> **ASSIGNED TASK**
Locate the string "cycle" in the records below. Copy every line where it occurs.
——
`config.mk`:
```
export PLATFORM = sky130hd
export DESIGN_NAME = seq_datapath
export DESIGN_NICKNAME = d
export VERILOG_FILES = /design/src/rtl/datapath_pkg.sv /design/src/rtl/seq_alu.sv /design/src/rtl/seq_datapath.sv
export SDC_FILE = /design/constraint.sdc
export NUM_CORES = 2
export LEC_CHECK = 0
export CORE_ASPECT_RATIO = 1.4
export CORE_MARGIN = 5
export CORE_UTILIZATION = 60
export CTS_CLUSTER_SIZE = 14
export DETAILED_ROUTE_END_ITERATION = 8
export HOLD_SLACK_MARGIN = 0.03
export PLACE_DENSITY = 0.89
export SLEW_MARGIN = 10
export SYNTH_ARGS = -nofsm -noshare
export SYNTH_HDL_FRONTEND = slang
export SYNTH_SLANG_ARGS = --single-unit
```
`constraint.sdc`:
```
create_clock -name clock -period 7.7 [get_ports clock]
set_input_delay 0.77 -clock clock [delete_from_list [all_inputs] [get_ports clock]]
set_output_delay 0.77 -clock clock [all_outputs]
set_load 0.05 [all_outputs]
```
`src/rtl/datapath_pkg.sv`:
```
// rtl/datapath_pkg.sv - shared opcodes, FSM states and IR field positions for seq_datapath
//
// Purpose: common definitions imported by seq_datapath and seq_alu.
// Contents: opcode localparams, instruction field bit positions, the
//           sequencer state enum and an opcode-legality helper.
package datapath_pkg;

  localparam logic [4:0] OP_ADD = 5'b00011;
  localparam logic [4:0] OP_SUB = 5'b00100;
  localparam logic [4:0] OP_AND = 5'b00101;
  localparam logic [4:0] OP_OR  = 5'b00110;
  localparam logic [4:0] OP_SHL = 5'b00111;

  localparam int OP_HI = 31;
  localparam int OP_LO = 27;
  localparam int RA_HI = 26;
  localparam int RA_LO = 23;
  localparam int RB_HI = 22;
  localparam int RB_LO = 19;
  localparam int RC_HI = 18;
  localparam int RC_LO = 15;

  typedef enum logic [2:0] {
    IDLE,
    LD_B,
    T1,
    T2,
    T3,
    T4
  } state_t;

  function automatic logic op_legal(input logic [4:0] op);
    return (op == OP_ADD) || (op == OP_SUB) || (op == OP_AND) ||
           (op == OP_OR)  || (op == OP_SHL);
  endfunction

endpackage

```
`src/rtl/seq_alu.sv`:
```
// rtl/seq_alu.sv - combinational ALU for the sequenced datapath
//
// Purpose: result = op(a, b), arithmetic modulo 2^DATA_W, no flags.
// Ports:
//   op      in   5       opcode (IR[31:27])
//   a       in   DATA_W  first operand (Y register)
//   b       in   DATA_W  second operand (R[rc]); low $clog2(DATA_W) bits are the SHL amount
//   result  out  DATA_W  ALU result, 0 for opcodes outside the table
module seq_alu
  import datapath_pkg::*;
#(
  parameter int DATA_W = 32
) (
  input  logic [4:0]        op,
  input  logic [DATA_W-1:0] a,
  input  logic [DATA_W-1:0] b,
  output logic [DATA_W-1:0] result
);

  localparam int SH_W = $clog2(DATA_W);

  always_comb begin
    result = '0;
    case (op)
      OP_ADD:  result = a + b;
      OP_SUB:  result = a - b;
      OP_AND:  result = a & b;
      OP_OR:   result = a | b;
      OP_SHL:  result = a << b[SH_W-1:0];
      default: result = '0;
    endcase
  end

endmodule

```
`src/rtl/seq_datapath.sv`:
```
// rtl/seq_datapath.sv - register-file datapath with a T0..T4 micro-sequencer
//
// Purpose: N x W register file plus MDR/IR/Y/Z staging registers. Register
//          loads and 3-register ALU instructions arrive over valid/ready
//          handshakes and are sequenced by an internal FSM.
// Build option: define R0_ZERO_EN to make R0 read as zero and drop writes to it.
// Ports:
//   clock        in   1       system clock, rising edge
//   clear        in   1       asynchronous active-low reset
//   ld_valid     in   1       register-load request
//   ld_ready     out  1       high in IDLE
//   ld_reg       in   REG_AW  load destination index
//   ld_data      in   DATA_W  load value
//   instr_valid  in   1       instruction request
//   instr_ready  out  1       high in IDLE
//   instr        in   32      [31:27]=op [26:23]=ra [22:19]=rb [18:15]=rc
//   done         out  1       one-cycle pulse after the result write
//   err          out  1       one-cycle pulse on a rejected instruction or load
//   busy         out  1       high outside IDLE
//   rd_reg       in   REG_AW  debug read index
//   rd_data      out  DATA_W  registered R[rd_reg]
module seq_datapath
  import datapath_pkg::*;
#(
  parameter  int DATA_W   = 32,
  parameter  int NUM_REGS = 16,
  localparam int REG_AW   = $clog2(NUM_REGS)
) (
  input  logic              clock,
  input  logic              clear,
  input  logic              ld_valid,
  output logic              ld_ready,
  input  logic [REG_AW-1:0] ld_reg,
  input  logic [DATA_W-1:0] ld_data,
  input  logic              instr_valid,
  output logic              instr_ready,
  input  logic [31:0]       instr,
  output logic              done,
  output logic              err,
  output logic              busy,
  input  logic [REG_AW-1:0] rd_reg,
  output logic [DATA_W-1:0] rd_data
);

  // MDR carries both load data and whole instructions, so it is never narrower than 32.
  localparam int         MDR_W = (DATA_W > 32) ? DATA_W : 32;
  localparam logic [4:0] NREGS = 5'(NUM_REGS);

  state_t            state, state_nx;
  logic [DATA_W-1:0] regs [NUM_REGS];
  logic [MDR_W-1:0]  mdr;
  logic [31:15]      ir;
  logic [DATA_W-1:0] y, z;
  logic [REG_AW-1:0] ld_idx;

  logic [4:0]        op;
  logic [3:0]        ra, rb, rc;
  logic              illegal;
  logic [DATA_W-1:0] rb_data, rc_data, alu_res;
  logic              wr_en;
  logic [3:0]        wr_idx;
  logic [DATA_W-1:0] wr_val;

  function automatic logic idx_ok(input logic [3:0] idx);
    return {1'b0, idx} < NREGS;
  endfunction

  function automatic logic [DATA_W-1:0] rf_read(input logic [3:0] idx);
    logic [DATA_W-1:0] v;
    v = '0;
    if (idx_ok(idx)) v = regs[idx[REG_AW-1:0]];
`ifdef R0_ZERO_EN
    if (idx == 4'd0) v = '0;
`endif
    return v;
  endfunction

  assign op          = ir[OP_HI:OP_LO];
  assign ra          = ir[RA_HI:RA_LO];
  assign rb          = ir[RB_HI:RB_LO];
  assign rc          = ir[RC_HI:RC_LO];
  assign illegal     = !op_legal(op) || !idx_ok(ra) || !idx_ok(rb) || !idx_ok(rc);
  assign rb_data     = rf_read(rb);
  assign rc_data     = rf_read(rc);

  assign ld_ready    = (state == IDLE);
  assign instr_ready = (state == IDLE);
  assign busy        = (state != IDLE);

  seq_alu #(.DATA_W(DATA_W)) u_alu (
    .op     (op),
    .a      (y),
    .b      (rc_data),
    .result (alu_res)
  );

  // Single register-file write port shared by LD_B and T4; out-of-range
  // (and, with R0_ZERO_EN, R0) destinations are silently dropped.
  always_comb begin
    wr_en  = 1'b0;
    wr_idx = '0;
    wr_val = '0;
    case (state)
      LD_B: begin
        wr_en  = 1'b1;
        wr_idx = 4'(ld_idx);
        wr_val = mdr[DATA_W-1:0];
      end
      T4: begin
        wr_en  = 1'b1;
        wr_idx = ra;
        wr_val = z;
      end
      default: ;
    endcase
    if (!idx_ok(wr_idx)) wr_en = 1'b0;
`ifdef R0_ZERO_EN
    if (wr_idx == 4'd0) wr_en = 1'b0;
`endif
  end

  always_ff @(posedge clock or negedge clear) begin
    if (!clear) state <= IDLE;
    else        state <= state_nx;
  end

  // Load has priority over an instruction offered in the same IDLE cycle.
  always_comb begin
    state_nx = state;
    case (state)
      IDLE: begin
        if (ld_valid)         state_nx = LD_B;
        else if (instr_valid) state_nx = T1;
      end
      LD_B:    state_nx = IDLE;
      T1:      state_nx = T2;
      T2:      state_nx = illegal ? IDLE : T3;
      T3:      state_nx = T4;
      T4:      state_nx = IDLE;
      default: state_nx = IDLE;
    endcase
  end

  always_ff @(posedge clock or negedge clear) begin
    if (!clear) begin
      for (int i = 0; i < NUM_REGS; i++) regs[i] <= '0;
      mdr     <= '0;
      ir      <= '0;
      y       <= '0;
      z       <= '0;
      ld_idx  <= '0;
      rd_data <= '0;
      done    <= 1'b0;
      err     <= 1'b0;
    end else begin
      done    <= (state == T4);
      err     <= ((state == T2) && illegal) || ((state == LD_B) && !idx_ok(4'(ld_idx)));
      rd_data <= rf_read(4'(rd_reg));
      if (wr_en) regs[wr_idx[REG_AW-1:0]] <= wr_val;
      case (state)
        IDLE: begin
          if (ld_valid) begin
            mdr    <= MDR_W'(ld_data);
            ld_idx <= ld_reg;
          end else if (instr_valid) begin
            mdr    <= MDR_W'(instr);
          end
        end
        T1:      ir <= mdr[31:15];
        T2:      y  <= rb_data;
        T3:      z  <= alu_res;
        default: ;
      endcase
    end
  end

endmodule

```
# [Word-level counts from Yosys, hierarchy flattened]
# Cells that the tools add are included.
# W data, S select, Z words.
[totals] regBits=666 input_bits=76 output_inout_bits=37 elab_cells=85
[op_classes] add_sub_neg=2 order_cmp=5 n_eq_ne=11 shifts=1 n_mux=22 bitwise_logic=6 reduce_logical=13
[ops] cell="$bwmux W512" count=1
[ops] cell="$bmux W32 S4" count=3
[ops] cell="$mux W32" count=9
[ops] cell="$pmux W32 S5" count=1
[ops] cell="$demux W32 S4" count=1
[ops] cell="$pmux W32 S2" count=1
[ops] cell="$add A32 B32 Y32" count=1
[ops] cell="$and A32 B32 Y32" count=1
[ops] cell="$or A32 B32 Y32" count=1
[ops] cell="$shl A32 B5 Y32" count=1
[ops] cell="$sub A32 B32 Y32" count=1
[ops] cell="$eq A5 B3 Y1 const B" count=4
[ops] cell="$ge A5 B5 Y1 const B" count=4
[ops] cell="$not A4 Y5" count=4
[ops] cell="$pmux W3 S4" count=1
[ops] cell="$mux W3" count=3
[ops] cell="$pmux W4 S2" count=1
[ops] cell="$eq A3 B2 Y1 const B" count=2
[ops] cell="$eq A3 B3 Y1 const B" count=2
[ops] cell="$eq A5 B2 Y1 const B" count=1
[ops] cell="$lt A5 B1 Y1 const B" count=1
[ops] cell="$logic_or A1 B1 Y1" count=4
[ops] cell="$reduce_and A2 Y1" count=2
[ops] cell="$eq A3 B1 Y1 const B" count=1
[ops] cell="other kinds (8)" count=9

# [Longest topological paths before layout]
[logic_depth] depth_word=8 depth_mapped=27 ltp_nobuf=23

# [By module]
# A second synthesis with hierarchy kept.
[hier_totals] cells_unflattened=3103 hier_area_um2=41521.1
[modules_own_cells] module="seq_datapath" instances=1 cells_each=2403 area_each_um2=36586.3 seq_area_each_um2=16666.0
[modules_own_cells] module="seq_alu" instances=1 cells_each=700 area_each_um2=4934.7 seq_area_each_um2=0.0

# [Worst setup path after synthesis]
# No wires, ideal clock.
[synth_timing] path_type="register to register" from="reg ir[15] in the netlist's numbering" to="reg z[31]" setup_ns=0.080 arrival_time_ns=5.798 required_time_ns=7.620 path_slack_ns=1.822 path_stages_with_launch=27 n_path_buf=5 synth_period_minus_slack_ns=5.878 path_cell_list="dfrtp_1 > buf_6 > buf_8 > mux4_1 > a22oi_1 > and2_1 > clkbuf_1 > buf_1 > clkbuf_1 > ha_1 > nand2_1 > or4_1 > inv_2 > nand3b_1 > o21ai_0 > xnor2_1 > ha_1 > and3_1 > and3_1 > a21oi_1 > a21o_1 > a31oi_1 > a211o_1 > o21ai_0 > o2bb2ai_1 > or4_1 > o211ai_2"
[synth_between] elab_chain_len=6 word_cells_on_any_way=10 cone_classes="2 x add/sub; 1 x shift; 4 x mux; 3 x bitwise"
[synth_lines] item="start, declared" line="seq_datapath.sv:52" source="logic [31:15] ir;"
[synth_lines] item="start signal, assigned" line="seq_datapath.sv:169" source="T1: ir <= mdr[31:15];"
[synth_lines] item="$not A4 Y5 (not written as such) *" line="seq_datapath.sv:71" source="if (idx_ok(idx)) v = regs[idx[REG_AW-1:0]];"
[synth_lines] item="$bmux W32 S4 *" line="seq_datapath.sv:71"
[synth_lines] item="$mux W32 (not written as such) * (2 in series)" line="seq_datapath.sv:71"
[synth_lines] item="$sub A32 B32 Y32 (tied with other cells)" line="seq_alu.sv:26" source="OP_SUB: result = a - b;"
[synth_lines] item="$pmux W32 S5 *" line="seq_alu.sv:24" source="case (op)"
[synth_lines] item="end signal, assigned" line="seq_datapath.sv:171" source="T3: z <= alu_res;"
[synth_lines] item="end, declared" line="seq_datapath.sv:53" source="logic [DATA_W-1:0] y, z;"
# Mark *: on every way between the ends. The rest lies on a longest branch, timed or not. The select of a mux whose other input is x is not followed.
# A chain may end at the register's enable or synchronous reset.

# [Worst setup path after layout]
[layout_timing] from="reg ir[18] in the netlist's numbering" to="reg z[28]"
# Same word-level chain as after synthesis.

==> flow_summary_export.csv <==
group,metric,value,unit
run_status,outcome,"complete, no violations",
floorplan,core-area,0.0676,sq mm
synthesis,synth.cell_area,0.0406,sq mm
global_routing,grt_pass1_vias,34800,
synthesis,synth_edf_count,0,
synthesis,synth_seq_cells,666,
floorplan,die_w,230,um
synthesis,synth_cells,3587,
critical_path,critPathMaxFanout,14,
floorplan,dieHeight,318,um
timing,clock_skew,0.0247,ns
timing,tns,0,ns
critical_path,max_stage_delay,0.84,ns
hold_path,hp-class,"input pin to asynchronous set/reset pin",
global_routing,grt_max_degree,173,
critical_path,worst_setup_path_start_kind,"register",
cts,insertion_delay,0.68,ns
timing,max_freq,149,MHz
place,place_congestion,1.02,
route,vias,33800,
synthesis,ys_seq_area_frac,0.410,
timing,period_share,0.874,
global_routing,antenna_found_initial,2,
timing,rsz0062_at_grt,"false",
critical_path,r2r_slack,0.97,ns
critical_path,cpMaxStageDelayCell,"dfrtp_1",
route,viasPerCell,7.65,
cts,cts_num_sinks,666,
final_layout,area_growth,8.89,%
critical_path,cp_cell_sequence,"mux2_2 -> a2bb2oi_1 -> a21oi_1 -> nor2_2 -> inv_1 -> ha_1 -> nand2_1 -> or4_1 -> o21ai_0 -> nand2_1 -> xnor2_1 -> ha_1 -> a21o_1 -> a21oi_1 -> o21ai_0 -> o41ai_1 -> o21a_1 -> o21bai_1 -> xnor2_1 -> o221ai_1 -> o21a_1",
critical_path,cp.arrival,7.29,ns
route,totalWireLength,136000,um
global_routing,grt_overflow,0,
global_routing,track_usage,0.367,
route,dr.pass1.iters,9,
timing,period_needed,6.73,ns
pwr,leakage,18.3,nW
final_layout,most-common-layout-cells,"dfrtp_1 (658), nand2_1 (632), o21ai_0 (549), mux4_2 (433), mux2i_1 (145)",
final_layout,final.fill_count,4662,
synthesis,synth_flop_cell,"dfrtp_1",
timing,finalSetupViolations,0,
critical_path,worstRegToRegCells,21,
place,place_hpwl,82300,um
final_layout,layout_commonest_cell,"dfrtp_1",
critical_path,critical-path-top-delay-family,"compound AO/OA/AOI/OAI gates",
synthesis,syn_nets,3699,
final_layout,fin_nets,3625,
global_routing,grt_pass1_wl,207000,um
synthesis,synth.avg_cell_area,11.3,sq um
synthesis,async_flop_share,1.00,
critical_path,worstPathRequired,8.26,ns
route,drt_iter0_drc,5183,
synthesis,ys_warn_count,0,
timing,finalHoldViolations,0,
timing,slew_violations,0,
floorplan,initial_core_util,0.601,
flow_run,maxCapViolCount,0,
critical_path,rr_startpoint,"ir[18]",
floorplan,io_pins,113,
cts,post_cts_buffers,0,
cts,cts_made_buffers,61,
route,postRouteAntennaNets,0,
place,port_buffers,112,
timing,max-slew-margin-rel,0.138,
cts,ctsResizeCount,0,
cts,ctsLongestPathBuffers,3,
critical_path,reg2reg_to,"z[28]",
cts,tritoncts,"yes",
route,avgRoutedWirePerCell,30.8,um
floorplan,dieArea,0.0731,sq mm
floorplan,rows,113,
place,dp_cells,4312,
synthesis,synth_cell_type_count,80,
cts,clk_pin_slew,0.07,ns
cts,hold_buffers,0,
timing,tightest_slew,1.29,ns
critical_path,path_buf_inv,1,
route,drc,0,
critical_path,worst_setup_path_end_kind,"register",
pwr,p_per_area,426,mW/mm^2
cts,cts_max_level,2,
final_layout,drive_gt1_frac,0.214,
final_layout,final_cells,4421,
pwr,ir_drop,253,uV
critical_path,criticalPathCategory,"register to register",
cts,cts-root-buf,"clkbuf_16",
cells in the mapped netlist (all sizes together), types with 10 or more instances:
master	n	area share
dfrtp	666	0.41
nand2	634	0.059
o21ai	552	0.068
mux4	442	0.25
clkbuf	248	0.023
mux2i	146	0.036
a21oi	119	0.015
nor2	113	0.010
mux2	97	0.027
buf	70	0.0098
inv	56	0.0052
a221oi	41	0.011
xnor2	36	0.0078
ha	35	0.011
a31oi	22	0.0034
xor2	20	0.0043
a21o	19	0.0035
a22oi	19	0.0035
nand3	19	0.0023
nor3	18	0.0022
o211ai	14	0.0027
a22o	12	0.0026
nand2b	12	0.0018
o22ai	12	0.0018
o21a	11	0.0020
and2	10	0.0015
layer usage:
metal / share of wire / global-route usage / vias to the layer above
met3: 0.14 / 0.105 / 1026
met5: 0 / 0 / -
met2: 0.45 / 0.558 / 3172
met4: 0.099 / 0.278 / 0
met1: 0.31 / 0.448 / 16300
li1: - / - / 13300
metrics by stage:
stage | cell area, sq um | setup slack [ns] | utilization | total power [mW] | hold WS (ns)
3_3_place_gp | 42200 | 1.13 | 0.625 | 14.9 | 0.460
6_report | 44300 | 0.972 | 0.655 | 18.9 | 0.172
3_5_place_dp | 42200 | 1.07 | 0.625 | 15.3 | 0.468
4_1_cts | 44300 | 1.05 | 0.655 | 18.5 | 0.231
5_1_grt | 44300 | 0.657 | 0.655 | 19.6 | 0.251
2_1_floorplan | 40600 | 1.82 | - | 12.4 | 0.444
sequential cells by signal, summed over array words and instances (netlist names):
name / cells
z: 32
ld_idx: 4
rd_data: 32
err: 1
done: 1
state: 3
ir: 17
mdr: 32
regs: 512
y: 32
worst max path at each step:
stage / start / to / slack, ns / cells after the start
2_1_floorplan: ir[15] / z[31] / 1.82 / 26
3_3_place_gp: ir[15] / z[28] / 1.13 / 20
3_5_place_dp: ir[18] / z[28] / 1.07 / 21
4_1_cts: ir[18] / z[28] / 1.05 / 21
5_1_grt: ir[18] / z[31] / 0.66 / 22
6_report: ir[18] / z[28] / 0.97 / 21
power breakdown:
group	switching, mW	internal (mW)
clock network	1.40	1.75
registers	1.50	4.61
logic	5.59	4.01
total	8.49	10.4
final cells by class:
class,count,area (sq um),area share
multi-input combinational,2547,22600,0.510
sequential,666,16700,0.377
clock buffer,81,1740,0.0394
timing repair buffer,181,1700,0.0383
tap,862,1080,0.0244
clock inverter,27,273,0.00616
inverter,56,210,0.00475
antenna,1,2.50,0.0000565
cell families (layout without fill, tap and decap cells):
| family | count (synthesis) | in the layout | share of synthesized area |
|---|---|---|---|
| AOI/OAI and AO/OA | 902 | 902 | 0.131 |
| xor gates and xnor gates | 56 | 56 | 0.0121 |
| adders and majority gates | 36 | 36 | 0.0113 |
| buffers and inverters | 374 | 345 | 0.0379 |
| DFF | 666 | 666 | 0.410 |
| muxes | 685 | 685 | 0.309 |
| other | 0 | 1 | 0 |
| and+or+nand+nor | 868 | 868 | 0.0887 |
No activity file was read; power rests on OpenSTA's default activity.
——
> **RESULT**
//   done         out  1       one-cycle pulse after the result write
//   err          out  1       one-cycle pulse on a rejected instruction or load
  // Load has priority over an instruction offered in the same IDLE cycle.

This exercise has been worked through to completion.